While it’s not necessarily a 100% perfect system, a lower rep count skews more towards absolute strength and power while a higher rep count leans in favor of endurance or hypertrophy.
Regardless of your goals, when performing big compound lifts, you’ll want to lower your volume a little. It doesn’t have to be in the max strength range but we can all stand to get a little stronger, and a little muscle rigidity never hurt anyone. Again, not necessarily in the 1-3 rep range but if most of your program is centered around 12-15 reps, it might still be in your best interest (from a performance-related standpoint) to get in the squat rack for 8 reps. From a safety angle, compound lifts have a lot of moving parts and under the fatigue of high volume sets, technique will tend to break down. Pick your rep ranges wisely.
Typical rep ranges for the 4 major goals of resistance training are depicted below:
Here’s the kicker: these rep ranges only apply if you’re using 100% of the weight you can capably move to complete those x reps. For example, if your 1-rep max for bench is 100lbs and you want to perform 8 reps, you should be using about 80% of your 1RM according to the NSCA’s guidelines.

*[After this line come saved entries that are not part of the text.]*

$ cat src/rtl/uart_bytes_tx_arb.sv
// rtl/uart_bytes_tx_arb.sv - round-robin frame arbiter feeding one byte-level UART transmitter
// Optional: UART_BYTES_TX_ARB_FIXED_PRIO_EN selects fixed lowest-index-wins priority.
module uart_bytes_tx_arb #(
    parameter int REQ_NUM  = 4,
    parameter int BYTES    = 5,
    parameter int BYTE_GAP = 0
) (
    input  logic                       sys_clk,
    input  logic                       sys_rst_n,
    input  logic [REQ_NUM-1:0]         req,
    input  logic [REQ_NUM*BYTES*8-1:0] req_data,
    output logic [REQ_NUM-1:0]         gnt,
    output logic [REQ_NUM-1:0]         done,
    output logic                       busy,
    output logic [7:0]                 tx_byte,
    output logic                       tx_en,
    input  logic                       tx_busy
);

    localparam int FW = BYTES * 8;
    localparam int PW = $clog2(REQ_NUM);
    localparam int CW = $clog2(BYTES + 1);

    localparam logic [2:0] IDLE = 3'd0;
    localparam logic [2:0] LOAD = 3'd1;
    localparam logic [2:0] ACK  = 3'd2;
    localparam logic [2:0] SEND = 3'd3;
    localparam logic [2:0] GAP  = 3'd4;
    localparam logic [2:0] FIN  = 3'd5;

    logic [2:0]    state;
    logic [PW-1:0] ptr;
    logic [PW-1:0] win;
    logic [PW-1:0] hi;
    logic [PW-1:0] lo;
    logic [PW-1:0] sel;
    logic          hi_vld;
    logic [FW-1:0] frame;
    logic [FW-1:0] shift_reg;
    logic [FW-1:0] shift_next;
    logic [CW-1:0] byte_cnt;
    logic [7:0]    gap_cnt;

    // Lowest requester at or above ptr wins; otherwise wrap to the lowest overall.
    always_comb begin
        hi     = '0;
        lo     = '0;
        hi_vld = 1'b0;
        for (int j = REQ_NUM - 1; j >= 0; j--) begin
            if (req[j]) begin
                lo = PW'(j);
                if (PW'(j) >= ptr) begin
                    hi     = PW'(j);
                    hi_vld = 1'b1;
                end
            end
        end
    end

    assign sel = hi_vld ? hi : lo;

    always_comb begin
        frame = '0;
        for (int j = 0; j < REQ_NUM; j++) begin
            if (sel == PW'(j)) begin
                frame = req_data[j*FW +: FW];
            end
        end
    end

    assign shift_next = shift_reg << 8;

    always_ff @(posedge sys_clk or negedge sys_rst_n) begin
        if (!sys_rst_n) begin
            state     <= IDLE;
            ptr       <= '0;
            win       <= '0;
            shift_reg <= '0;
            byte_cnt  <= '0;
            gap_cnt   <= '0;
            gnt       <= '0;
            done      <= '0;
            busy      <= 1'b0;
            tx_byte   <= 8'h00;
            tx_en     <= 1'b0;
        end else begin
            gnt   <= '0;
            done  <= '0;
            tx_en <= 1'b0;
            case (state)
                IDLE: begin
                    if (|req) begin
                        win       <= sel;
                        shift_reg <= frame;
                        tx_byte   <= frame[FW-1 -: 8];
                        gnt       <= REQ_NUM'(1) << sel;
                        busy      <= 1'b1;
                        state     <= LOAD;
                    end
                end
                LOAD: begin
                    if (!tx_busy) begin
                        tx_en <= 1'b1;
                        state <= ACK;
                    end
                end
                ACK: begin
                    if (tx_busy) begin
                        state <= SEND;
                    end
                end
                SEND: begin
                    if (!tx_busy) begin
                        shift_reg <= shift_next;
                        tx_byte   <= shift_next[FW-1 -: 8];
                        byte_cnt  <= byte_cnt + 1'b1;
                        if (byte_cnt == CW'(BYTES - 1)) begin
                            done  <= REQ_NUM'(1) << win;
                            state <= FIN;
                        end else if (BYTE_GAP > 0) begin
                            gap_cnt <= 8'd0;
                            state   <= GAP;
                        end else begin
                            state <= LOAD;
                        end
                    end
                end
                GAP: begin
                    if (gap_cnt == 8'(BYTE_GAP - 1)) begin
                        state <= LOAD;
                    end else begin
                        gap_cnt <= gap_cnt + 8'd1;
                    end
                end
                FIN: begin
                    // done is visible this cycle; busy drops after it.
                    busy     <= 1'b0;
                    byte_cnt <= '0;
`ifdef UART_BYTES_TX_ARB_FIXED_PRIO_EN
                    ptr      <= '0;
`else
                    ptr      <= (win == PW'(REQ_NUM - 1)) ? '0 : win + 1'b1;
`endif
                    state    <= IDLE;
                end
                default: state <= IDLE;
            endcase
        end
    end

endmodule

$ cat config.mk
export PLATFORM = sky130hd
export DESIGN_NAME = uart_bytes_tx_arb
export DESIGN_NICKNAME = d
export VERILOG_FILES = /design/src/rtl/uart_bytes_tx_arb.sv
export SDC_FILE = /design/constraint.sdc
export NUM_CORES = 1
export LEC_CHECK = 0
export CAP_MARGIN = 20
export CORE_UTILIZATION = 43
export CTS_BUF_LIST = sky130_fd_sc_hd__clkbuf_4 sky130_fd_sc_hd__clkbuf_8
export CTS_CLUSTER_SIZE = 30
export DETAILED_ROUTE_END_ITERATION = 7
export PLACE_DENSITY = 0.83
export REMOVE_ABC_BUFFERS = 1
export SLEW_MARGIN = 10
export SYNTH_ARGS = -nofsm -noshare
export SYNTH_HDL_FRONTEND = slang
export SYNTH_SLANG_ARGS = --single-unit
$ cat constraint.sdc
create_clock -name sys_clk -period 2.16 [get_ports sys_clk]
set_input_delay 0.432 -clock sys_clk [delete_from_list [all_inputs] [get_ports sys_clk]]
set_output_delay 0.432 -clock sys_clk [all_outputs]
set_load 0.05 [all_outputs]
; ---- Yosys cells after proc, flatten, opt, wreduce, memory -nomap -nowiden
; Index checks and enable logic that the tools add are counted.
[op_classes]
order_cmp = 4
add_sub_neg = 3
eq_ne = 16
n_reduce_logical = 12
shift = 2
bitwise = 1
mux = 50
[op_table]
columns = op, count
row1 = 40-bit two-way mux, 4
row2 = 32-bit two-way mux, 2
row3 = 32-bit case mux with 2 select lines, 1
row4 = 2-bit two-way mux, 14
row5 = 3-bit two-way mux, 7
row6 = 4-bit two-way mux, 5
row7 = 8-bit two-way mux, 2
row8 = 8-bit case mux with 2 select lines, 1
row9 = 3-bit case mux with 5 select lines, 1
row10 = 1-bit two-way mux, 11
row11 = 2-bit != test (second input constant), 5
row12 = 3-bit equality test (second input constant), 3
row13 = 8-bit by 1-bit adder with 8-bit output (second input constant), 1
row14 = 8-bit equality test (second input constant), 1
row15 = 2-bit AND reduction, 4
row16 = 1-bit by 2-bit left shift with 4-bit output (first input constant), 2
row17 = 2-bit equality test (second input constant), 3
row18 = 3-bit by 2-bit equality test with 1-bit output (second input constant), 2
row19 = 3-bit case mux with 2 select lines, 1
row20 = 2-bit nonzero test, 3
row21 = 5-bit AND reduction, 1
row22 = 1-bit by 2-bit >= comparator with 1-bit output (first input constant), 2
row23 = 2-bit >= comparator (first input constant), 2
row24 = 4-bit OR reduction, 1
row25 = other kinds (9), 9
[totals]
output_inout_bits = 18
word_cells = 99
reg_bits = 68
inputBits = 167

; ---- Depth between registers and ports, before layout
; Gate-level depths: netlist (run 1).
[logic_depth]
word_depth = 17
mapped_depth = 8
depth_no_buf = 6

; ---- Worst setup path before layout (run 1)
; No wires, ideal clock.
[synth_path]
kind = input port to flip-flop
startpoint = input req[0]
endpoint = register shift_reg[5]
path_buffers = 1
arrival_time_ns = 1.718
required_time_ns = 2.034
setup_ns = 0.126
slack_ns = 0.316
path_stages = 5
path_cell_list = buf_4 > or3b_4 > o221a_4 > o311a_1 > a221o_1
[synth_via]
elab_chain_len = 9
elab_cells_between_ends = 17
classes_between = eq/ne: 4 / mux: 10 / reduce/logical: 3
[synth_rtl]
columns = item, line_no
row1 = start: declaration, 10  ; input logic [REQ_NUM-1:0] req,
row2 = 2-bit two-way mux / 1-bit two-way mux (equally long branches), 50  ; if (req[j]) begin
row3 = 2-bit two-way mux, 60  ; assign sel = hi_vld ? hi : lo;
row4 = 2-bit zero test, 65  ; if (sel == PW'(j)) begin
row5 = 40-bit two-way mux (4 in a row), 65
row6 = 32-bit two-way mux, 92  ; if (|req) begin
row7 = 32-bit case mux with 2 select lines, 90  ; case (state)
row8 = end signal: assignment, 94  ; shift_reg <= frame;
row9 = end signal: assignment, 114  ; shift_reg <= shift_next;
row10 = end: declaration, 39  ; logic [FW-1:0] shift_reg;
; Several ways; a longest one is shown, not always the timed one. The select of a mux whose other input is x is not followed.
; A chain may end at the register's enable or synchronous reset.

; ---- Worst setup path in the final report (run 1)
[layout_path]
startpoint = input req[2]
endpoint = register shift_reg[15]
[layout_via]
elab_chain_len = 13
elab_cells_between_ends = 27
classes_between = eq/ne: 4 / mux: 20 / reduce/logical: 3
[layout_rtl]
columns = item, line_no
row1 = 2-bit two-way mux / 1-bit two-way mux (equally long branches), 50
row2 = 2-bit two-way mux / 1-bit two-way mux (equally long branches), 52  ; if (PW'(j) >= ptr) begin
row3 = 2-bit two-way mux / 1-bit two-way mux (equally long branches), 50
row4 = 2-bit two-way mux / 1-bit two-way mux (equally long branches), 52
row5 = 2-bit two-way mux / 1-bit two-way mux (equally long branches), 50
row6 = 2-bit two-way mux, 60
row7 = 2-bit zero test, 65
row8 = 40-bit two-way mux (4 in a row), 65
row9 = 32-bit two-way mux, 92
row10 = 32-bit case mux with 2 select lines, 90
; Several ways; a longest one is shown, not always the timed one. The select of a mux whose other input is x is not followed.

That said, here’s something you don’t hear often: you don’t have to stick to traditional rep/ load prescriptions. You can move any amount of weight up to 80% for those 8 reps. Furthermore, this whole chart goes right out the window when you plug in additional variables such as time-under-tension/ rep tempo, rest periods, pauses, compound sets, supersets, circuits, work-up sets, concentric rate, exercise variant, alternative loading patterns, etc. The charts are a great jumping-off point when you’re getting your beak wet but when it comes time to really force some neuromuscular adaptation, you may need to get a little creative when planning out your month.
In light of all that, the simplest way to go about it is to start lighter than you think you need and keep detailed records of what weight you used on which set and so on. If it’s too light, so what. You’ll live and your workout will continue. If you shoot for the moon and blow the proverbial wad too early in your workout, your CNS will be tanked and you won’t get as much out of the day as you should. If you find your first workout was too easy, go a little heavier next week. The reality is that the workout will come around again and it’s better to be mechanically efficient than it is to bench press the world. In other words, finish your reps. There’s a time and place for missed reps but those days shouldn’t come around too frequently.
This will seem like a “duh” moment but the best way to determine if you should add load for the next set is if you felt like you could have done more weight or more reps in the previous one. Be a little more systematic about it, though. Remember, it’s more important to finish quality reps. At FSP, I have my athletes ask themselves if they had 3-5 more reps left in the tank following their set of a core lift (squats, bench press, etc). If it’s 5, go up. If it’s 3, stay there–the cumulative fatigue from subsequent sets will probably make the last set pretty tough. If it’s 0, maybe consider lightening the load a little so you don’t trash your CNS. It can take weeks to completely recover CNS fatigue. On auxiliary lifts (lateral raises, lunges, etc) you should almost always have some reps in the tank, even after the last set.
Long story short, beginner, and intermediate lifters should set some finite reps or rep ranges based on the target goal and err towards load prescription that allows them to finish core lift sets without leaving too much effort on the table. A little practice and experience will give you a strong understanding of your target loads. Advanced athletes, will probably need to get a little more creative if and when they eventually plateau after puberty.